For months, the conversation in San Diego has been absolutely clear. Homelessness is growing and it’s growing fast.

But the story that’s going around doesn’t exactly match reality – at least not according to the region’s most consistent census of unhoused people, the point-in-time count. That count shows that in 2022 there were fewer homeless people in San Diego than there were 10 years ago.

View the Homelessness in San Diego County chart in a new tab.

The point-in-time count is flawed. And its methodology has changed over the years, but it is the most thorough effort to count each person in the county without housing.

The 2023 count will be released soon and politicians are bracing for what could be a significant increase.
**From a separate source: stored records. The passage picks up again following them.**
--- config.mk ---
export PLATFORM = sky130hd
export DESIGN_NAME = poly_pack_writer
export DESIGN_NICKNAME = d
export VERILOG_FILES = /design/src/rtl/kyber_pkg.sv /design/src/rtl/coef_reduce.sv /design/src/rtl/poly_pack_writer.sv
export SDC_FILE = /design/constraint.sdc
export NUM_CORES = 1
export LEC_CHECK = 0
export ABC_AREA = 1
export CORE_MARGIN = 10
export CORE_UTILIZATION = 55
export DETAILED_ROUTE_END_ITERATION = 7
export PLACE_DENSITY = 0.79
export SYNTH_ARGS = -nofsm -noshare
export SYNTH_HDL_FRONTEND = slang
export SYNTH_SLANG_ARGS = --single-unit
--- constraint.sdc ---
create_clock -name clk -period 2.2 [get_ports clk]
set_input_delay 0.44 -clock clk [delete_from_list [all_inputs] [get_ports clk]]
set_output_delay 0.44 -clock clk [all_outputs]
set_load 0.005 [all_outputs]
--- src/rtl/kyber_pkg.sv ---
// +--------------------------------------------------------------------+
// | kyber_pkg : shared Kyber constants and poly_pack_writer FSM states |
// | Revision  : 1.0                                                    |
// +--------------------------------------------------------------------+
`default_nettype none

package kyber_pkg;

    localparam int KYBER_Q = 3329;
    localparam int KYBER_N = 256;
    localparam int COEF_W  = 12;
    localparam int LANES   = 8;
    localparam int ADDR_W  = 10;

    typedef enum logic [0:0] {
        ST_IDLE = 1'b0,
        ST_LOAD = 1'b1
    } pp_state_t;

endpackage

`default_nettype wire

--- src/rtl/coef_reduce.sv ---
// +--------------------------------------------------------------------+
// | coef_reduce : single conditional subtract of KYBER_Q               |
// | Revision    : 1.0                                                  |
// +--------------------------------------------------------------------+
`default_nettype none

module coef_reduce #(
    parameter int W = kyber_pkg::COEF_W
) (
    input  logic [W-1:0] coef_in,
    output logic [W-1:0] coef_out
);

    import kyber_pkg::*;

    always_comb begin
        coef_out = coef_in;
        if (coef_in >= W'(KYBER_Q)) begin
            coef_out = coef_in - W'(KYBER_Q);
        end
    end

endmodule

`default_nettype wire

--- src/rtl/poly_pack_writer.sv ---
// +--------------------------------------------------------------------+
// | poly_pack_writer : packs 8 coefficients per word, writes RAM port A|
// | Option: POLY_PACK_REDUCE_EN reduces each coefficient mod KYBER_Q   |
// | Revision         : 1.0                                             |
// +--------------------------------------------------------------------+
`default_nettype none

module poly_pack_writer #(
    parameter int COEF_W  = kyber_pkg::COEF_W,
    parameter int LANES   = kyber_pkg::LANES,
    parameter int ADDR_W  = kyber_pkg::ADDR_W,
    parameter int N_WORDS = kyber_pkg::KYBER_N / kyber_pkg::LANES
) (
    input  logic                      clk,
    input  logic                      rst_n,
    input  logic                      start,
    input  logic [ADDR_W-1:0]         base_addr,
    input  logic                      in_valid,
    input  logic [COEF_W-1:0]         in_coef,
    output logic                      in_ready,
    output logic                      wena,
    output logic [ADDR_W-1:0]         waddra,
    output logic [COEF_W*LANES-1:0]   dina,
    output logic                      busy,
    output logic                      done
);

    import kyber_pkg::*;

    localparam int LANE_W = $clog2(LANES);
    localparam int WORD_W = $clog2(N_WORDS);

    pp_state_t                     r_state;
    pp_state_t                     w_state_nxt;
    logic [LANE_W-1:0]             r_lane;
    logic [WORD_W-1:0]             r_word;
    logic [ADDR_W-1:0]             r_base;
    logic [LANES-1:0][COEF_W-1:0]  r_asm;
    logic [LANES-1:0][COEF_W-1:0]  w_word;
    logic [COEF_W-1:0]             w_coef;
    logic                          w_accept;
    logic                          w_last_lane;
    logic                          w_last_word;

`ifdef POLY_PACK_REDUCE_EN
    coef_reduce #(
        .W (COEF_W)
    ) u_reduce (
        .coef_in  (in_coef),
        .coef_out (w_coef)
    );
`else
    assign w_coef = in_coef;
`endif

    // in_ready is a flop that mirrors "state is LOAD", so it is safe as a qualifier
    assign w_accept    = in_valid && in_ready;
    assign w_last_lane = (r_lane == LANE_W'(LANES - 1));
    assign w_last_word = (r_word == WORD_W'(N_WORDS - 1));

    always_comb begin
        w_state_nxt = r_state;
        case (r_state)
            ST_IDLE: begin
                if (start) begin
                    w_state_nxt = ST_LOAD;
                end
            end
            ST_LOAD: begin
                if (w_accept && w_last_lane && w_last_word) begin
                    w_state_nxt = ST_IDLE;
                end
            end
            default: w_state_nxt = ST_IDLE;
        endcase
    end

    // Current word with the incoming coefficient merged into its lane
    always_comb begin
        w_word         = r_asm;
        w_word[r_lane] = w_coef;
    end

    always_ff @(posedge clk or negedge rst_n) begin
        if (!rst_n) begin
            r_state <= ST_IDLE;
        end else begin
            r_state <= w_state_nxt;
        end
    end

    always_ff @(posedge clk or negedge rst_n) begin
        if (!rst_n) begin
            r_lane   <= '0;
            r_word   <= '0;
            r_base   <= '0;
            r_asm    <= '0;
            in_ready <= 1'b0;
            busy     <= 1'b0;
            wena     <= 1'b0;
            waddra   <= '0;
            dina     <= '0;
            done     <= 1'b0;
        end else begin
            wena     <= 1'b0;
            done     <= 1'b0;
            in_ready <= (w_state_nxt == ST_LOAD);
            busy     <= (w_state_nxt == ST_LOAD);

            if ((r_state == ST_IDLE) && start) begin
                r_base <= base_addr;
                r_lane <= '0;
                r_word <= '0;
            end

            if (w_accept) begin
                r_asm  <= w_word;
                r_lane <= w_last_lane ? '0 : r_lane + LANE_W'(1);
                if (w_last_lane) begin
                    dina   <= w_word;
                    waddra <= r_base + ADDR_W'(r_word);
                    wena   <= 1'b1;
                    done   <= w_last_word;
                    r_word <= r_word + WORD_W'(1);
                end
            end
        end
    end

endmodule

`default_nettype wire

== Word level (Yosys, flattened, before mapping) ==
Index checks and enable logic that the tools add are counted.
Storage, ports and cells
  input bits: 26
  flip-flop bits (word level): 223
  word-level logic and storage cells: 47
  output and inout bits: 110
Operators by class
  bitwise operators: 1
  eq/ne operators: 2
  add/sub/neg operators: 3
  magnitude comparators: 2
  reduce and logical (&&, ||, !) cells: 7
  muxes and demuxes: 16
Operator list (number)
  $bwmux 96: 1
  $demux 12 s3: 1
  $mux 5: 3
  $mux 12: 1
  $add 10x5->10: 1
  $mux 3: 3
  $mux 1: 6
  $add 5x1->5 const B: 1
  $eq 5x5->1 const B: 1
  $logic_and 1x1->1: 5
  $lt 3x4->1 const B: 1
  $add 3x1->3 const B: 1
  $eq 3x3->1 const B: 1
  $ge 3x1->1 const B: 1
  $pmux 1 s2: 1
  $reduce_and 2->1: 1
  $reduce_bool 2->1: 1
  $not 1->1: 1

== Logic depth before layout (Yosys ltp) ==
Gate-level depths: netlist of run 1.
  depth in word-level cells: 5
  mapped depth: 10
  gate-level depth less buffers: 9

== Least setup slack after synthesis of run 1 ==
No wires, ideal clock.
  path type: register to register
  from: reg r_word[0]
  to: reg waddra[8]
  required time: 2.082 ns
  setup time: 0.118 ns
  arrival time: 1.650 ns
  slack: 0.432 ns
  stages on the path, launching flop included: 10
  path buffers: 0
  clock period less this slack: 1.768 ns
  cell sequence: dfrtp_1 > ha_1 > inv_1 > fa_1 > o21ai_0 > nand3_1 > nand2_1 > nand2_1 > nand3_1 > nand2_1
On the way
  cells in the longest elaborated chain, start to end: 1
RTL lines
  from (decl): line poly_pack_writer.sv:36  | logic [WORD_W-1:0] r_word;
  from (signal assigned): line poly_pack_writer.sv:124  | r_word <= r_word + WORD_W'(1);
  $add 10x5->10: line poly_pack_writer.sv:121  | waddra <= r_base + ADDR_W'(r_word);
  to (signal assigned): line poly_pack_writer.sv:121
  to (decl): line poly_pack_writer.sv:22  | output logic [ADDR_W-1:0] waddra,
Every way passes these cells.
A chain may end at the register's enable or synchronous reset.

== Worst setup path after layout of run 1 ==
  from: reg busy
  to: out busy
RTL lines
  from (decl): line poly_pack_writer.sv:24  | output logic busy,
  from (signal assigned): line poly_pack_writer.sv:108  | busy <= (w_state_nxt == ST_LOAD);
No word-level cell between the ends.

==> impl_results.html, run 1 <==
<table>
<tr><th>Metric</th><th>Value</th></tr>
<tr><th colspan="2">Run status</th></tr>
<tr><td>Status</td><td>completed</td></tr>
<tr><th colspan="2">Min path</th></tr>
<tr><td>Hold path cells</td><td>2</td></tr>
<tr><td>Hold-critical path endpoint</td><td>waddra[0]</td></tr>
<tr><td>Launch instance of the worst min-delay path</td><td>waddra[0]</td></tr>
<tr><td>Tightest Hold Check Type</td><td>reg2reg</td></tr>
<tr><th colspan="2">Logic synthesis</th></tr>
<tr><td>Count of warnings emitted by yosys</td><td>0</td></tr>
<tr><td>Count of cell types in the netlist</td><td>31</td></tr>
<tr><td>Top cell type's share of synthesized area</td><td>0.5759</td></tr>
<tr><td>Post-synth top cells</td><td>nand2_1, dfrtp_1, o21ai_0, o21ai_1, inv_1</td></tr>
<tr><td>Mean instance size in the synthesized netlist</td><td>about 9.0 um2</td></tr>
<tr><td>Post-synthesis sequential area ratio</td><td>0.5759</td></tr>
<tr><td>Flop and latch count out of synthesis</td><td>about 220</td></tr>
<tr><td>Post-Syn Instances</td><td>1,073</td></tr>
<tr><td>Mapped Area</td><td>approximately 9700 um2</td></tr>
<tr><td>Net count after synthesis</td><td>between 1,000 and 1,500</td></tr>
<tr><td>Commonest register cell after synthesis</td><td>dfrtp_1</td></tr>
<tr><td>Yosys top cell by area</td><td>dfrtp_1</td></tr>
<tr><td>Most repeated cell in the gate-level netlist after synthesis</td><td>nand2_1</td></tr>
<tr><td>Async set-or-reset flop fraction in the synthesized netlist</td><td>1.000</td></tr>
<tr><td>Most area-consuming cells after synthesis</td><td>dfrtp_1, nand2_1, o21ai_0, o21ai_1, inv_1</td></tr>
<tr><td>Count of flip-flops with a built-in enable after synthesis</td><td>0</td></tr>
<tr><th colspan="2">Route</th></tr>
<tr><td>Post-DR vias/cell</td><td>around 5.3</td></tr>
<tr><td>Routed wire length on met3</td><td>approximately 1700 um</td></tr>
<tr><td>Top Layer Used</td><td>met4</td></tr>
<tr><td>Detailed-router iteration count before antenna repair</td><td>8</td></tr>
<tr><td>DRT antenna net count</td><td>0</td></tr>
<tr><td>DR WL/cell</td><td>approximately 16 um</td></tr>
<tr><td>Sum of met2 wire segment lengths after detailed routing</td><td>about 11,000 um</td></tr>
<tr><td>DRC violation count after routing</td><td>0</td></tr>
<tr><td>Detailed Route WL</td><td>~24,000 um</td></tr>
<tr><td>WL met1</td><td>between 10,000 and 15,000 um</td></tr>
<tr><td>Iteration-0 DRC Markers</td><td>560</td></tr>
<tr><td>Vias post-DR</td><td>~7,600</td></tr>
<tr><th colspan="2">Placement</th></tr>
<tr><td>Detailed placer's ending HPWL</td><td>between 15,000 and 20,000 um</td></tr>
<tr><td>Cell area after placement</td><td>between 10,000 and 15,000 um2</td></tr>
<tr><td>RePlAce Congestion</td><td>about 0.86</td></tr>
<tr><td>Port buffer count</td><td>approximately 140</td></tr>
<tr><th colspan="2">Clock network</th></tr>
<tr><td>Number of buffers inserted during clock tree synthesis</td><td>23</td></tr>
<tr><td>Htree depth</td><td>1</td></tr>
<tr><td>Resized cells post-CTS</td><td>0</td></tr>
<tr><td>Clock tree from TritonCTS</td><td>built</td></tr>
<tr><td>Latest clock arrival within the worst-skew pair</td><td>roughly 500 ps</td></tr>
<tr><td>Clock Sink Count</td><td>between 200 and 250</td></tr>
<tr><td>Total of hold buffers inserted after clock tree synthesis</td><td>1</td></tr>
<tr><td>Clock input transition at the sequential cells of the worst setup and hold paths</td><td>~60 ps</td></tr>
<tr><td>Clk root buf</td><td>clkbuf_16</td></tr>
<tr><td>Number of buffers on the longest clock path</td><td>3</td></tr>
<tr><td>Post-CTS Setup Repair Bufs</td><td>0</td></tr>
<tr><th colspan="2">Worst setup path</th></tr>
<tr><td>Worst Path Buf+Inv</td><td>1</td></tr>
<tr><td>Endpoint of the most critical register-to-register path</td><td>waddra[6]</td></tr>
<tr><td>Number of cell instances on the worst register-to-register path</td><td>9</td></tr>
<tr><td>Sequence of cells on the critical path</td><td>clkdlybuf4s50_1</td></tr>
<tr><td>Worst Setup End Kind</td><td>output pin</td></tr>
<tr><td>Delay of the slowest cell on the worst path</td><td>around 570 ps</td></tr>
<tr><td>Arrival time of the worst setup path</td><td>roughly 1600 ps</td></tr>
<tr><td>Launch instance of the worst register-to-register path</td><td>r_base[0]</td></tr>
<tr><td>Kind of start point of the critical path</td><td>register</td></tr>
<tr><td>Required time of the critical path</td><td>around 1800 ps</td></tr>
<tr><td>Critical-path cell with the highest stage delay</td><td>clkdlybuf4s50_1</td></tr>
<tr><td>Register-to-register path setup slack</td><td>240 ps</td></tr>
<tr><td>Top cell family by delay on the critical path</td><td>buffers and inverters</td></tr>
<tr><td>Maximum fanout count along the critical path</td><td>4</td></tr>
<tr><td>Worst setup path class</td><td>reg2out</td></tr>
<tr><td>Start point of the critical path</td><td>busy</td></tr>
<tr><th colspan="2">Global route</th></tr>
<tr><td>Vias in the first global route</td><td>approximately 7,500</td></tr>
<tr><td>Wire length of the first global-routing pass</td><td>38,960 um</td></tr>
<tr><td>Total overflow reported by the global router</td><td>0</td></tr>
<tr><td>Global-route total usage across every layer</td><td>0.1973</td></tr>
<tr><td>Antenna violations before repair</td><td>0</td></tr>
<tr><td>Pin count of the biggest net entering global routing</td><td>about 140</td></tr>
<tr><th colspan="2">Layout</th></tr>
<tr><td>Final instance area</td><td>11,920 um2</td></tr>
<tr><td>Layout-stage area growth over the synthesis result</td><td>23.02%</td></tr>
<tr><td>Share of cells above drive strength 1</td><td>0.06209</td></tr>
<tr><td>Post-layout net count</td><td>approximately 1,200</td></tr>
<tr><td>Number of diodes</td><td>0</td></tr>
<tr><th colspan="2">Timing</th></tr>
<tr><td>Final critical-path required period</td><td>around 2000 ps</td></tr>
<tr><td>Final setup fails</td><td>0</td></tr>
<tr><td>RSZ-0062 raised after global routing</td><td>no</td></tr>
<tr><td>Total count of hold-check failures in the final report</td><td>0</td></tr>
<tr><td>Number of max-slew violations in the final report</td><td>0</td></tr>
<tr><td>Final worst clock skew</td><td>8.649 ps</td></tr>
<tr><td>Setup tns final</td><td>0 ps</td></tr>
<tr><td>Worst Tran Pin Value</td><td>between 500 and 600 ps</td></tr>
<tr><td>Headroom to the max-slew limit</td><td>0.6000</td></tr>
<tr><td>Highest achievable clock rate</td><td>between 0.5 and 0.6 GHz</td></tr>
<tr><td>Share of the clock period used by the worst path</td><td>0.9063</td></tr>
<tr><th colspan="2">Floorplan</th></tr>
<tr><td>Number of placement rows</td><td>48</td></tr>
<tr><td>Area of the die</td><td>roughly 23,000 um2</td></tr>
<tr><td>Die X</td><td>roughly 150 um</td></tr>
<tr><td>Top-Level Pins</td><td>~140</td></tr>
<tr><td>Die Height</td><td>152.7 um</td></tr>
<tr><td>Initial cell density of the core</td><td>0.5602</td></tr>
<tr><td>Total core area</td><td>approximately 17,000 um2</td></tr>
<tr><th colspan="2">Flow run</th></tr>
<tr><td>Max Cap Violations</td><td>0</td></tr>
<tr><th colspan="2">Pwr</th></tr>
<tr><td>Power density normalized to cell area</td><td>about 1400 nW/um2</td></tr>
<tr><td>IR Drop Worst-Case VDD</td><td>slightly above 800 uV</td></tr>
<tr><td>Leak pwr</td><td>just under 6 nW</td></tr>
</table>
metrics by stage:
step	hold slack [ps]	setup WS [ps]	power [mW]	cells	utilization
6_report	474.3	206.1	16.40	1433	0.6892
3_3_place_gp	456.1	338.3	12.45	1391	0.6469
2_1_floorplan	144.4	432.3	9.897	1073	-
3_5_place_dp	456.0	267.6	12.75	1391	0.6469
4_1_cts	480.4	183.2	16.53	1433	0.6892
5_1_grt	494.5	85.09	17.68	1433	0.6892
logic make-up (layout without fill, tap and decap cells):
logic type / Yosys count / in the layout / share of synthesized area
simple gates: 368 / 368 / 0.1510
mux: 28 / 28 / 0.02944
fa+ha+maj: 10 / 10 / 0.01369
compound gates: 287 / 287 / 0.1484
buf+inv: 154 / 289 / 0.07890
xor+xnor: 3 / 3 / 0.002712
flops: 223 / 223 / 0.5759
how the worst max path moves through the flow:
stage	cells after the start	slack, ps	endpoint
6_report	1	210	busy
3_3_place_gp	9	340	waddra[6]
3_5_place_dp	9	270	waddra[8]
2_1_floorplan	9	430	waddra[8]
5_1_grt	9	90	waddra[6]
4_1_cts	1	180	busy
sequential cells by signal (all words and copies together) (netlist names):
name,count
busy,1
wena,1
done,1
r_word,5
r_base,10
dina,96
waddra,10
r_lane,3
r_asm,96
placed cells by master, fill, tap and decap left out, types with 4 or more instances in the layout:
cell type        instances
mux2i_1                 24
clkbuf_1                 5
o21ai_0                160
nand2_2                  6
a21oi_1                  8
clkbuf_16               23
inv_1                   90
nand2_1                315
buf_4                   11
o21ai_1                118
mux2_2                   4
nand3_1                 21
ha_1                     9
dfrtp_1                223
clkdlybuf4s50_1        134
clkbuf_8                 7
nor2_1                  14
clkinv_2                 6
buf_12                   9
layer usage:
| layer | GRT usage | vias to the layer above |
|---|---|---|
| li1 | - | 3715 |
| met1 | 0.2630 | 3647 |
| met2 | 0.3172 | 224 |
| met3 | 0.04714 | 37 |
| met4 | 0.04905 | 0 |
| met5 | 0 | - |
power breakdown:
part	switching [mW]	internal [mW]	total (mW)
Clock	1.55	2.16	3.71
Sequential	1.06	5.86	6.92
Combinational	2.91	2.86	5.77
Total	5.52	10.9	16.4
layout make-up:
class,instances,area (um2)
flip-flops and latches,223,5580
fillers,1337,5376
multi-input cells,696,3358
repair buffers,156,1629
clock buffers,35,690.7
inverters,92,350.3
well taps,225,281.5
clock inverters,6,30.03
(Power assumes the default switching activity.)
==> inputs of run 2 (changes only) <==
--- a/config.mk
+++ b/config.mk
@@ -10,6 +10,8 @@
 export CORE_UTILIZATION = 55
 export DETAILED_ROUTE_END_ITERATION = 7
 export PLACE_DENSITY = 0.79
+export RECOVER_POWER = 100
 export SYNTH_ARGS = -nofsm -noshare
 export SYNTH_HDL_FRONTEND = slang
+export SYNTH_HIERARCHICAL = 1
 export SYNTH_SLANG_ARGS = --single-unit
==> run 2 against run 1 <==
Hold slack got worse by 5.0 ps; register-to-register slack barely moved; worst setup slack gained 19 ps; clock skew shrank 2.0 ps; clock-buffer cell count stayed put; die area is the same; first-iteration DRC count is 11% higher; synthesized cell count did not move; highest routed layer unchanged.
Even if the count goes up, the 10-year trend still has an important story to tell: Homelessness hasn’t increased nearly so much as most people perceive that it has. In fact, homelessness countywide in 2022 was roughly 13 percent less than during its peak over the last decade.

At the same time, homelessness is more visible than ever before. The key to understanding this, at least in part, is downtown San Diego. In downtown, the number of unsheltered people has truly increased, according to a running count by the Downtown San Diego Partnership. Many of the unsheltered people downtown live in highly visible, public encampments.

Prior to 2020 – before the Covid-19 pandemic and before Mayor Todd Gloria took office – encampments were broken up with far more frequency, said Michael McConnell, an advocate for homeless people, who spends many of his days on the street. 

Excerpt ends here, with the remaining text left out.